*ASSIGNED TASK*: Each line in the records that mentions the word "stays" needs to be listed.

Saved data entries
· · · · · · ·

**config.mk**
```make
export PLATFORM = sky130hd
export DESIGN_NAME = instr_rom_arbiter_flat
export DESIGN_NICKNAME = d
export VERILOG_FILES = /design/src/rtl/instr_rom_arbiter_if.sv /design/src/rtl/instr_rom_arbiter.sv /design/src/flat_wrapper.sv
export SDC_FILE = /design/constraint.sdc
export NUM_CORES = 1
export LEC_CHECK = 0
export CAP_MARGIN = 5
export CORE_ASPECT_RATIO = 0.6
export CORE_MARGIN = 2
export CORE_UTILIZATION = 43
export CTS_BUF_LIST = sky130_fd_sc_hd__clkbuf_2
export CTS_CLUSTER_DIAMETER = 150
export CTS_CLUSTER_SIZE = 30
export DETAILED_ROUTE_END_ITERATION = 8
export GPL_ROUTABILITY_DRIVEN = 1
export PLACE_DENSITY_LB_ADDON = 0.12
export SLEW_MARGIN = 20
export SYNTH_ARGS = -nofsm -noshare
export SYNTH_HDL_FRONTEND = slang
export SYNTH_SLANG_ARGS = --single-unit
```
**constraint.sdc**
```tcl
create_clock -name i_clk -period 2.35 [get_ports i_clk]
set_input_delay 0.235 -clock i_clk [delete_from_list [all_inputs] [get_ports i_clk]]
set_output_delay 0.235 -clock i_clk [all_outputs]
set_load 0.01 [all_outputs]
```
**src/rtl/instr_rom_arbiter_if.sv**
```systemverilog
// Bundle between the instruction-ROM arbiter and its two requesters
// (IF-stage fetch F, MEM-stage text read D) plus the shared ROM port.
interface instr_rom_arbiter_if #(
    parameter int AW = 64
);
    logic          i_f_req;
    logic [AW-1:0] i_f_adr;
    logic          o_f_gnt;
    logic          o_f_rsp_vld;
    logic [31:0]   o_f_rsp_instr;
    logic          o_f_rsp_err;
    logic          i_f_flush;

    logic          i_d_req;
    logic [AW-1:0] i_d_adr;
    logic          o_d_gnt;
    logic          o_d_rsp_vld;
    logic [31:0]   o_d_rsp_data;
    logic          o_d_rsp_err;

    logic [AW-1:0] o_rom_adr;
    logic [31:0]   i_rom_instr;

    // Arbiter side
    modport slave (
        input  i_f_req, i_f_adr, i_f_flush, i_d_req, i_d_adr, i_rom_instr,
        output o_f_gnt, o_f_rsp_vld, o_f_rsp_instr, o_f_rsp_err,
        output o_d_gnt, o_d_rsp_vld, o_d_rsp_data, o_d_rsp_err, o_rom_adr
    );

    // Requester / ROM side
    modport master (
        output i_f_req, i_f_adr, i_f_flush, i_d_req, i_d_adr, i_rom_instr,
        input  o_f_gnt, o_f_rsp_vld, o_f_rsp_instr, o_f_rsp_err,
        input  o_d_gnt, o_d_rsp_vld, o_d_rsp_data, o_d_rsp_err, o_rom_adr
    );
endinterface

```
**src/rtl/instr_rom_arbiter.sv**
```systemverilog
// Shares the single combinational instruction-ROM read port between the
// fetch port F and the text-data port D. D has fixed priority; F is forced
// through after MAX_WAIT consecutive denials. Each grant produces a one-cycle
// registered response pulse on the granted port, with alignment/range check.
module instr_rom_arbiter #(
    parameter logic [1:0]  XLEN     = 2'd2,
    parameter logic [63:0] TEXT_HI  = 64'h0000_0000_0000_0FFF,
    parameter int          MAX_WAIT = 4
) (
    input  logic                 i_clk,
    input  logic                 i_rst_n,
    instr_rom_arbiter_if.slave   bus
);
    localparam int            AW        = 1 << (XLEN + 2'd0 + 4);
    localparam logic [3:0]    MAX_WAIT_W = 4'(MAX_WAIT);
    // Highest byte address at which a full 32-bit word still fits
    localparam logic [AW-1:0] LAST_WORD  = AW'(TEXT_HI - 64'd3);

    // Misaligned or past the end of the ROM
    function automatic logic adr_err(input logic [AW-1:0] adr);
        return (adr[1:0] != 2'b00) || (adr > LAST_WORD);
    endfunction

    logic [3:0]    wait_cnt_r;
    logic [AW-1:0] rom_adr_r;
    logic          f_vld_r;
    logic          f_err_r;
    logic [31:0]   f_data_r;
    logic          d_vld_r;
    logic          d_err_r;
    logic [31:0]   d_data_r;

    logic          force_f_s;
    logic          f_gnt_s;
    logic          d_gnt_s;
    logic [AW-1:0] adr_s;
    logic          err_s;
    logic [31:0]   word_s;

    // Grant decision, ROM address mux and error/data qualification
    always_comb begin
        force_f_s = 1'b0;
        f_gnt_s   = 1'b0;
        d_gnt_s   = 1'b0;
        adr_s     = rom_adr_r;
        err_s     = 1'b0;
        word_s    = 32'd0;

        force_f_s = (wait_cnt_r == MAX_WAIT_W);
        d_gnt_s   = bus.i_d_req & ~force_f_s;
        f_gnt_s   = bus.i_f_req & (~bus.i_d_req | force_f_s);

        // Without a grant the ROM address holds so the ROM input stays quiet
        if (d_gnt_s) begin
            adr_s = bus.i_d_adr;
        end else if (f_gnt_s) begin
            adr_s = bus.i_f_adr;
        end else begin
            adr_s = rom_adr_r;
        end

        err_s = adr_err(adr_s);
        if (err_s) begin
            word_s = 32'd0;
        end else begin
            word_s = bus.i_rom_instr;
        end
    end

    assign bus.o_f_gnt       = f_gnt_s;
    assign bus.o_d_gnt       = d_gnt_s;
    assign bus.o_rom_adr     = adr_s;
    assign bus.o_f_rsp_vld   = f_vld_r;
    assign bus.o_f_rsp_err   = f_err_r;
    assign bus.o_f_rsp_instr = f_data_r;
    assign bus.o_d_rsp_vld   = d_vld_r;
    assign bus.o_d_rsp_err   = d_err_r;
    assign bus.o_d_rsp_data  = d_data_r;

    // Starvation counter, held ROM address and per-port response registers
    always_ff @(posedge i_clk or negedge i_rst_n) begin
        if (!i_rst_n) begin
            wait_cnt_r <= 4'd0;
            rom_adr_r  <= '0;
            f_vld_r    <= 1'b0;
            f_err_r    <= 1'b0;
            f_data_r   <= 32'd0;
            d_vld_r    <= 1'b0;
            d_err_r    <= 1'b0;
            d_data_r   <= 32'd0;
        end else begin
            if (!bus.i_f_req || f_gnt_s) begin
                wait_cnt_r <= 4'd0;
            end else if (wait_cnt_r != MAX_WAIT_W) begin
                wait_cnt_r <= wait_cnt_r + 4'd1;
            end else begin
                wait_cnt_r <= wait_cnt_r;
            end

            rom_adr_r <= adr_s;

            // A flushed fetch is dropped entirely, so the last delivered
            // fetch response stays visible on the data/err outputs
            f_vld_r <= f_gnt_s & ~bus.i_f_flush;
            if (f_gnt_s && !bus.i_f_flush) begin
                f_err_r  <= err_s;
                f_data_r <= word_s;
            end else begin
                f_err_r  <= f_err_r;
                f_data_r <= f_data_r;
            end

            d_vld_r <= d_gnt_s;
            if (d_gnt_s) begin
                d_err_r  <= err_s;
                d_data_r <= word_s;
            end else begin
                d_err_r  <= d_err_r;
                d_data_r <= d_data_r;
            end
        end
    end
endmodule

```
**src/flat_wrapper.sv**
```systemverilog
// flat-port wrapper written by rule: the top's interface ports become plain ports
module instr_rom_arbiter_flat 
#(
    parameter logic [1:0]  XLEN     = 2'd2,
    parameter logic [63:0] TEXT_HI  = 64'h0000_0000_0000_0FFF,
    parameter int          MAX_WAIT = 4
)
  (i_clk, i_rst_n, bus_i_f_req, bus_i_f_adr, bus_i_f_flush, bus_i_d_req, bus_i_d_adr, bus_i_rom_instr, bus_o_f_gnt, bus_o_f_rsp_vld, bus_o_f_rsp_instr, bus_o_f_rsp_err, bus_o_d_gnt, bus_o_d_rsp_vld, bus_o_d_rsp_data, bus_o_d_rsp_err, bus_o_rom_adr);
  instr_rom_arbiter_if #(.AW(64)) bus_i ();
  input  logic i_clk;
  input  logic i_rst_n;
  input wire logic [$bits(bus_i.i_f_req)-1:0] bus_i_f_req;
  input wire logic [$bits(bus_i.i_f_adr)-1:0] bus_i_f_adr;
  input wire logic [$bits(bus_i.i_f_flush)-1:0] bus_i_f_flush;
  input wire logic [$bits(bus_i.i_d_req)-1:0] bus_i_d_req;
  input wire logic [$bits(bus_i.i_d_adr)-1:0] bus_i_d_adr;
  input wire logic [$bits(bus_i.i_rom_instr)-1:0] bus_i_rom_instr;
  output wire logic [$bits(bus_i.o_f_gnt)-1:0] bus_o_f_gnt;
  output wire logic [$bits(bus_i.o_f_rsp_vld)-1:0] bus_o_f_rsp_vld;
  output wire logic [$bits(bus_i.o_f_rsp_instr)-1:0] bus_o_f_rsp_instr;
  output wire logic [$bits(bus_i.o_f_rsp_err)-1:0] bus_o_f_rsp_err;
  output wire logic [$bits(bus_i.o_d_gnt)-1:0] bus_o_d_gnt;
  output wire logic [$bits(bus_i.o_d_rsp_vld)-1:0] bus_o_d_rsp_vld;
  output wire logic [$bits(bus_i.o_d_rsp_data)-1:0] bus_o_d_rsp_data;
  output wire logic [$bits(bus_i.o_d_rsp_err)-1:0] bus_o_d_rsp_err;
  output wire logic [$bits(bus_i.o_rom_adr)-1:0] bus_o_rom_adr;
  assign bus_i.i_f_req = bus_i_f_req;
  assign bus_i.i_f_adr = bus_i_f_adr;
  assign bus_i.i_f_flush = bus_i_f_flush;
  assign bus_i.i_d_req = bus_i_d_req;
  assign bus_i.i_d_adr = bus_i_d_adr;
  assign bus_i.i_rom_instr = bus_i_rom_instr;
  assign bus_o_f_gnt = bus_i.o_f_gnt;
  assign bus_o_f_rsp_vld = bus_i.o_f_rsp_vld;
  assign bus_o_f_rsp_instr = bus_i.o_f_rsp_instr;
  assign bus_o_f_rsp_err = bus_i.o_f_rsp_err;
  assign bus_o_d_gnt = bus_i.o_d_gnt;
  assign bus_o_d_rsp_vld = bus_i.o_d_rsp_vld;
  assign bus_o_d_rsp_data = bus_i.o_d_rsp_data;
  assign bus_o_d_rsp_err = bus_i.o_d_rsp_err;
  assign bus_o_rom_adr = bus_i.o_rom_adr;
  instr_rom_arbiter #(.XLEN(XLEN), .TEXT_HI(TEXT_HI), .MAX_WAIT(MAX_WAIT)) u_core (.i_clk(i_clk), .i_rst_n(i_rst_n), .bus(bus_i));
endmodule
```
## config.mk

```make
export PLATFORM = sky130hd
export DESIGN_NAME = bus_responder
export DESIGN_NICKNAME = d
export VERILOG_FILES = /design/src/rtl/bus_responder.sv
export SDC_FILE = /design/constraint.sdc
export NUM_CORES = 2
export LEC_CHECK = 0
export ABC_AREA = 0
export BUFFER_PORTS_ARGS = -buffer_cell sky130_fd_sc_hd__buf_4
export CORE_ASPECT_RATIO = 0.9
export CORE_MARGIN = 2
export CORE_UTILIZATION = 55
export CTS_BUF_LIST = sky130_fd_sc_hd__clkbuf_16
export CTS_CLUSTER_DIAMETER = 60
export DETAILED_ROUTE_END_ITERATION = 6
export PLACE_DENSITY = 0.74
export SLEW_MARGIN = 20
export SYNTH_ARGS = -nofsm -noshare
export SYNTH_HDL_FRONTEND = slang
export SYNTH_SLANG_ARGS = --single-unit
```

## constraint.sdc

```tcl
create_clock -name clock -period 2.82 [get_ports clock]
set_input_delay 0.141 -clock clock [delete_from_list [all_inputs] [get_ports clock]]
set_output_delay 0.141 -clock clock [all_outputs]
set_load 0.005 [all_outputs]
```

· · · · · · ·

*TASK ANSWER*:
        // Without a grant the ROM address holds so the ROM input stays quiet
            // fetch response stays visible on the data/err outputs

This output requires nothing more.